Boadicea is a line that I approached with some trepidation, perhaps unfairly. It's strange sometimes, at least to me, how certain perfume houses gain an almost fanatical following, while others are either overlooked completely, or are received with ridicule. Perhaps ridicule is a bit over the top, but Boadicea has certainly met with some disdain in the blogosphere. I have found few, if any, favourable reviews.
So I decided to order a sample of Complex, which has been described as 'the underside of an old car', 'something you would pour into your car to make it explode', 'sharply animalic', and 'a mess'. Hardly the sort of glowing descriptions that would usually make one scramble for the credit card!
The notes from Luckyscent include violet, labdanum, leather, basil, sage, musk and civet. On me the opening is a sharp blast of rubber, leather, plastic/vinyl and something green, dark and sappy like crushed stems. To call this a memorable assault on the senses is somewhat of an understatement. The early phases of development remind me very strongly of two other leathery fragrances that equally scare the wits out of me, namely Vierges and Toreros by ELDO and Cuir by Mona di Orio. I suppose one might call this a leather green chypre, but Complex is a bold, scary and severe whiplash of animalic leather that smells metallic, synthetic and yet at the same time bizarrely organic. It's hard to describe really.
The heart is as uncompromising as the top, staying intensely leathery, almost charred, with a deep woodiness to it that at times smells disturbingly like blood and fur to me. It's really no holds-barred stuff. Complex is a linear fragrance, but having said that, like some other very strong and long-lasting perfumes, I suspect the linear feel comes not so much from actually being simple, but rather that the playing out of development is so prolonged that it just feels that way. Complex remains leathery for the next few hours, to the point where I struggle to smell my skin where applied - it is relentless. However, deep into development, some eight hours later, I start to detect a green vetiver note every now and then, gleaming through the dark base like sparkling gems, and a couple of hours later the leather softens sufficiently to allow a little sweetening of the woods, a relief to the battered olfactory senses!
To sum up, Complex is not for the faint-hearted. If you like your leather strong, I suspect you might tolerate this, but only barely. If you don't, then watch out. I can't help feeling as if they missed a trick here - the far-dry down is actually very nice once the charred leather note is softened, showing glimpses of what this fragrance could have been, had it displayed just a bit more restraint and subtlety. Those of you who know my tastes will know that I usually like bold, challenging perfumes, and Complex is definitely that. However even Complex is a step too far for me. Even so, I was taken on a journey, albeit a macabre and scary one, and there's something to be said for that.
Image credit - Luckyscent.com
Leathery? Charred? Car fluids? Woohoo! I want a sample and I want it now.
ReplyDeleteDid I mention that I _loved_ Comme des Garcons Garage?
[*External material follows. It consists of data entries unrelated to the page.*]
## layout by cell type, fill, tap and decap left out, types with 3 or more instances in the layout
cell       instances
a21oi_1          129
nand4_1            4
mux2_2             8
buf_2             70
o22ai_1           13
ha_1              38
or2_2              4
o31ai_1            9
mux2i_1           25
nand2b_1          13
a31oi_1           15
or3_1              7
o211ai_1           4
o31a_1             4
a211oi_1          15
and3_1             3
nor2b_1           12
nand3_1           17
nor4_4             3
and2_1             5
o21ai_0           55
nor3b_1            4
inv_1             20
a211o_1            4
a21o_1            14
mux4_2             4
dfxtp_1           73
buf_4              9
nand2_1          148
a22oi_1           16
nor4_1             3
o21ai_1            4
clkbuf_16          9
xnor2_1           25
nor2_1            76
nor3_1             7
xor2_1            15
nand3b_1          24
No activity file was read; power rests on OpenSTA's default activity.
<file path="config.mk">
export PLATFORM = sky130hd
export DESIGN_NAME = acc_cpu_core
export DESIGN_NICKNAME = d
export VERILOG_FILES = /design/src/rtl/acc_cpu_pkg.sv /design/src/rtl/acc_cpu_mem.sv /design/src/rtl/acc_cpu_core.sv
export SDC_FILE = /design/constraint.sdc
export NUM_CORES = 1
export LEC_CHECK = 0
export ABC_AREA = 1
export CAP_MARGIN = 20
export CORE_UTILIZATION = 55
export CTS_BUF_LIST = sky130_fd_sc_hd__clkbuf_8
export CTS_CLUSTER_SIZE = 24
export DETAILED_ROUTE_END_ITERATION = 10
export PLACE_DENSITY = 0.71
export SYNTH_ARGS = -nofsm -noshare
export SYNTH_HDL_FRONTEND = slang
export SYNTH_SLANG_ARGS = --single-unit
</file>
<file path="constraint.sdc">
create_clock -name clock -period 9.85 [get_ports clock]
set_input_delay 2.955 -clock clock [delete_from_list [all_inputs] [get_ports clock]]
set_output_delay 2.955 -clock clock [all_outputs]
set_load 0.03 [all_outputs]
</file>
<file path="src/rtl/acc_cpu_pkg.sv">
// Shared opcode and FSM state encodings for the accumulator CPU.
package acc_cpu_pkg;

  localparam logic [2:0] OP_LOAD  = 3'b000;
  localparam logic [2:0] OP_STORE = 3'b001;
  localparam logic [2:0] OP_ADD   = 3'b010;
  localparam logic [2:0] OP_SUB   = 3'b011;
  localparam logic [2:0] OP_IN    = 3'b100;
  localparam logic [2:0] OP_JZ    = 3'b101;
  localparam logic [2:0] OP_JPOS  = 3'b110;
  localparam logic [2:0] OP_HALT  = 3'b111;

  typedef enum logic [3:0] {
    ST_HALT     = 4'd0,
    ST_FETCH    = 4'd1,
    ST_DECODE   = 4'd2,
    ST_EX_LOAD  = 4'd3,
    ST_EX_STORE = 4'd4,
    ST_EX_ADD   = 4'd5,
    ST_EX_SUB   = 4'd6,
    ST_EX_IN    = 4'd7,
    ST_EX_JZ    = 4'd8,
    ST_EX_JPOS  = 4'd9,
    ST_EX_HALT  = 4'd10
  } state_t;

  function automatic state_t execState(input logic [2:0] op);
    state_t s;
    case (op)
      OP_LOAD:  s = ST_EX_LOAD;
      OP_STORE: s = ST_EX_STORE;
      OP_ADD:   s = ST_EX_ADD;
      OP_SUB:   s = ST_EX_SUB;
      OP_IN:    s = ST_EX_IN;
      OP_JZ:    s = ST_EX_JZ;
      OP_JPOS:  s = ST_EX_JPOS;
      default:  s = ST_EX_HALT;
    endcase
    return s;
  endfunction

endpackage

</file>
<file path="src/rtl/acc_cpu_mem.sv">
// Unified program/data RAM: asynchronous read, single synchronous write port
// shared between the program-load path and STORE instructions.
module acc_cpu_mem
  import acc_cpu_pkg::*;
#(
  parameter int DATA_W = 8,
  parameter int ADDR_W = 5
) (
  input  logic              clock,
  input  logic              i_progWe,
  input  logic [ADDR_W-1:0] i_progAddr,
  input  logic [DATA_W-1:0] i_progData,
  input  logic              i_storeWe,
  input  logic [ADDR_W-1:0] i_storeAddr,
  input  logic [DATA_W-1:0] i_storeData,
  input  logic [ADDR_W-1:0] i_raddr,
  output logic [DATA_W-1:0] o_rdata
);

  logic [DATA_W-1:0] r_mem [2**ADDR_W];

  logic              w_we;
  logic [ADDR_W-1:0] w_waddr;
  logic [DATA_W-1:0] w_wdata;

  // i_progWe is pre-qualified by the core, so it only wins while not executing
  always_comb begin
    w_we    = i_progWe | i_storeWe;
    w_waddr = i_progWe ? i_progAddr : i_storeAddr;
    w_wdata = i_progWe ? i_progData : i_storeData;
  end

  always_ff @(posedge clock) begin
    if (w_we) r_mem[w_waddr] <= w_wdata;
  end

  assign o_rdata = r_mem[i_raddr];

endmodule

</file>
<file path="src/rtl/acc_cpu_core.sv">
// Multi-cycle accumulator CPU: FSM, PC/IR/A datapath, memory-mapped output
// at the top address, and a program-load port usable in reset or HALT.
module acc_cpu_core
  import acc_cpu_pkg::*;
#(
  parameter int DATA_W = 8,
  parameter int ADDR_W = 5
) (
  input  logic              clock,
  input  logic              reset,
  input  logic              start,
  input  logic              prog_we,
  input  logic [ADDR_W-1:0] prog_addr,
  input  logic [DATA_W-1:0] prog_data,
  input  logic [DATA_W-1:0] in_data,
  input  logic              in_valid,
  output logic              in_ready,
  output logic [DATA_W-1:0] out_data,
  output logic              out_valid,
  output logic              halted,
  output logic [ADDR_W-1:0] pc,
  output logic [DATA_W-1:0] acc,
  output logic [DATA_W-1:0] ir,
  output logic [3:0]        dbg_state
);

  localparam logic [ADDR_W-1:0] PC_ONE   = {{(ADDR_W-1){1'b0}}, 1'b1};
  localparam logic [ADDR_W-1:0] OUT_ADDR = {ADDR_W{1'b1}};

  state_t            r_state, w_nextState;
  logic [ADDR_W-1:0] r_pc;
  logic [DATA_W-1:0] r_ir, r_acc, r_outData;
  logic              r_outValid;

  logic [2:0]        w_opcode;
  logic [ADDR_W-1:0] w_addr, w_memAddr;
  logic [DATA_W-1:0] w_memData;
  logic              w_aeq0, w_apos, w_progWe, w_storeWe;

  assign w_opcode  = r_ir[DATA_W-1 -: 3];
  assign w_addr    = r_ir[ADDR_W-1:0];
  assign w_aeq0    = (r_acc == '0);
  assign w_apos    = !r_acc[DATA_W-1] && !w_aeq0;
  assign w_memAddr = (r_state == ST_FETCH) ? r_pc : w_addr;

  // Loading is locked out while a program runs; a reset cycle suppresses STORE
  assign w_progWe  = prog_we && (!reset || r_state == ST_HALT);
  assign w_storeWe = reset && (r_state == ST_EX_STORE);

  acc_cpu_mem #(.DATA_W(DATA_W), .ADDR_W(ADDR_W)) u_mem (
    .clock       (clock),
    .i_progWe    (w_progWe),
    .i_progAddr  (prog_addr),
    .i_progData  (prog_data),
    .i_storeWe   (w_storeWe),
    .i_storeAddr (w_addr),
    .i_storeData (r_acc),
    .i_raddr     (w_memAddr),
    .o_rdata     (w_memData)
  );

  always_ff @(posedge clock) begin
    if (!reset) r_state <= ST_HALT;
    else        r_state <= w_nextState;
  end

  always_comb begin
    w_nextState = r_state;
    case (r_state)
      ST_HALT:    if (start) w_nextState = ST_FETCH;
      ST_FETCH:   w_nextState = ST_DECODE;
      ST_DECODE:  w_nextState = execState(w_opcode);
      ST_EX_IN:   if (in_valid) w_nextState = ST_FETCH;
      ST_EX_HALT: w_nextState = ST_HALT;
      default:    w_nextState = ST_FETCH;
    endcase
  end

  always_ff @(posedge clock) begin
    if (!reset) begin
      r_pc       <= '0;
      r_ir       <= '0;
      r_acc      <= '0;
      r_outData  <= '0;
      r_outValid <= 1'b0;
    end else begin
      r_outValid <= 1'b0;
      case (r_state)
        ST_HALT:    if (start) r_pc <= '0;
        ST_FETCH: begin
          r_ir <= w_memData;
          r_pc <= r_pc + PC_ONE;
        end
        ST_EX_LOAD: r_acc <= w_memData;
        ST_EX_ADD:  r_acc <= r_acc + w_memData;
        ST_EX_SUB:  r_acc <= r_acc - w_memData;
        ST_EX_IN:   if (in_valid) r_acc <= in_data;
        ST_EX_JZ:   if (w_aeq0) r_pc <= w_addr;
        ST_EX_JPOS: if (w_apos) r_pc <= w_addr;
        ST_EX_STORE: begin
          if (w_addr == OUT_ADDR) begin
            r_outData  <= r_acc;
            r_outValid <= 1'b1;
          end
        end
        default: ;
      endcase
    end
  end

  assign in_ready  = (r_state == ST_EX_IN);
  assign out_data  = r_outData;
  assign out_valid = r_outValid;
  assign halted    = (r_state == ST_HALT);
  assign pc        = r_pc;
  assign acc       = r_acc;
  assign ir        = r_ir;
  assign dbg_state = r_state;

endmodule
</file>
=== Word level (Yosys, flattened, before mapping) ===
Memory sizes are Yosys's and may differ from the RTL's.
Cells that the tools add are included.

* Bits of input ports: 26
* Logic and storage cells: 65
* Output and inout port bits: 36
* Bits in writable memories: 256
* Flip-flop bits (word level): 34
* Memories kept: 1

* Reductions and logical operators: 17
* Mux-type cells: 16
* Bitwise operators: 1
* $add $sub $neg: 3
* Equal/unequal tests: 21

{| class="wikitable"
|+ Memories
! name !! depth !! bits a word !! rd ports !! clocked after memory_dff !! wr ports !! line !! source
|-
| u_mem.r_mem || 32 || 8 || 1 || 0 || 1 || acc_cpu_mem.sv:20 || <nowiki>logic [DATA_W-1:0] r_mem [2**ADDR_W];</nowiki>
|}

{| class="wikitable"
|+ Operators by type and width
! operator !! number
|-
| one-hot mux 8 bit (4 select lines) || 1
|-
| one-hot mux 4 bit (7 select lines) || 1
|-
| 2-to-1 mux 5 bit || 5
|-
| one-hot mux 4 bit (5 select lines) || 1
|-
| one-hot mux 5 bit (4 select lines) || 1
|-
| equality test 4 x 3 -> 1 bit (second input constant) || 4
|-
| 2-to-1 mux 8 bit || 2
|-
| equality test 4 bit (second input constant) || 3
|-
| equality test 3 bit (second input constant) || 3
|-
| adder 8 bit || 1
|-
| equality test 4 x 2 -> 1 bit (second input constant) || 2
|-
| zero test 8 bit || 1
|-
| 2-to-1 mux 4 bit || 2
|-
| != test 2 bit (second input constant) || 4
|-
| AND reduction 2 bit || 4
|-
| nonzero test 4 bit || 2
|-
| subtractor 8 bit || 1
|-
| equality test 3 x 2 -> 1 bit (second input constant) || 2
|-
| adder 5 x 1 -> 5 bit (second input constant) || 1
|-
| equality test 5 bit (second input constant) || 1
|-
| equality test 4 x 1 -> 1 bit (second input constant) || 1
|-
| zero test 4 bit || 1
|-
| AND reduction 4 bit || 1
|-
| equality test 3 x 1 -> 1 bit (second input constant) || 1
|-
| other kinds (6) || 12
|}

=== Logic depth before layout (Yosys ltp) ===
Gate-level depths: netlist (run 1).

* Word-level depth: 6
* Mapped depth: 33
* Mapped depth without buffers: 32

=== Cells and area by module ===
From an unflattened synthesis (run 1), not the netlist that was laid out.

* Cell total of the unflattened synthesis: 1,295
* Area total of the unflattened synthesis: 12,854.8 µm²

{| class="wikitable"
|+ By module, submodules not included
! module !! cells each !! sequential area each (µm²) !! instances !! area each (µm²)
|-
| acc_cpu_mem || 957 || 7,687.4 || 1 || 10,642.7
|-
| acc_cpu_core || 338 || 680.7 || 1 || 2,212.1
|}

=== Worst setup path before layout (run 1) ===
OpenSTA, ideal clock, no wires.

* Kind: input to register
* From: input port reset
* To: memory u_mem.r_mem[0][5], data pin
* Setup time: 0.377 ns
* Required time: 9.473 ns
* Data arrival time: 4.934 ns
* Buffers on the path: 2
* Setup slack: 4.539 ns
* Stages: 6
* Cell sequence: inv_1 o21ai_1 clkbuf_1 clkbuf_1 nor2_1 a21oi_1

* Cells in the longest elaborated chain, start to end: 4

{| class="wikitable"
|+ Ends and longest elaborated chain
! element !! line !! source
|-
| from (decl) || acc_cpu_core.sv:10 || <nowiki>input logic reset,</nowiki>
|-
| zero test 1 bit || -- ||
|-
| logical OR 1 bit || acc_cpu_core.sv:47 || <nowiki>assign w_progWe = prog_we && (!reset || r_state == ST_HALT);</nowiki>
|-
| logical AND 1 bit || acc_cpu_core.sv:47 ||
|-
| 2-to-1 mux 8 bit || acc_cpu_mem.sv:30 || <nowiki>w_wdata = i_progWe ? i_progData : i_storeData;</nowiki>
|-
| net u_mem.w_wdata[5] || acc_cpu_mem.sv:24 || <nowiki>logic [DATA_W-1:0] w_wdata;</nowiki>
|-
| to (decl) || acc_cpu_mem.sv:20 ||
|}

The timed path passes the listed nets, and every way through them passes these cells.

=== Worst setup path after layout (run 1) ===
* From: input port reset
* To: memory u_mem.r_mem[6][4], enable pin

* Cells in the longest elaborated chain, start to end: 6
* Elaborated cells on any way between the ends: 8
* Classes of those cells: mux (3); bitwise (1); reduce/logical (4)

{| class="wikitable"
|+ Ends and longest elaborated chain
! element !! line !! source
|-
| zero test 1 bit || -- ||
|-
| logical OR 1 bit || acc_cpu_core.sv:47 ||
|-
| logical AND 1 bit || acc_cpu_core.sv:47 ||
|-
| bitwise OR 1 bit || acc_cpu_mem.sv:28 || <nowiki>w_we = i_progWe | i_storeWe;</nowiki>
|-
| 2-to-1 mux 1 bit || acc_cpu_mem.sv:34 || <nowiki>if (w_we) r_mem[w_waddr] <= w_wdata;</nowiki>
|-
| 2-to-1 mux 1 bit (implied by the code) || acc_cpu_mem.sv:34 ||
|}

Several ways; a longest one is shown, not always the timed one.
Chicken Freak, gauging by your response, I would say you are keen, which is impressive. I haven't tried Garage, but try get your hands on Complex, Cuir and Vierges et Toreros. I think the first two are available from Luckyscent. Not sure about the ELDO.
ReplyDeleteOh yes, Chicken, you'll want a sample. I LOVE this stuff. I also love Mona's Cuir and Veirges, Michael. I wonder; have you tried Wazamba? It might be more to your liking. It's an incense scent, really, but it bears a resemblance in some ways to Complex: the more digestible parts, probably.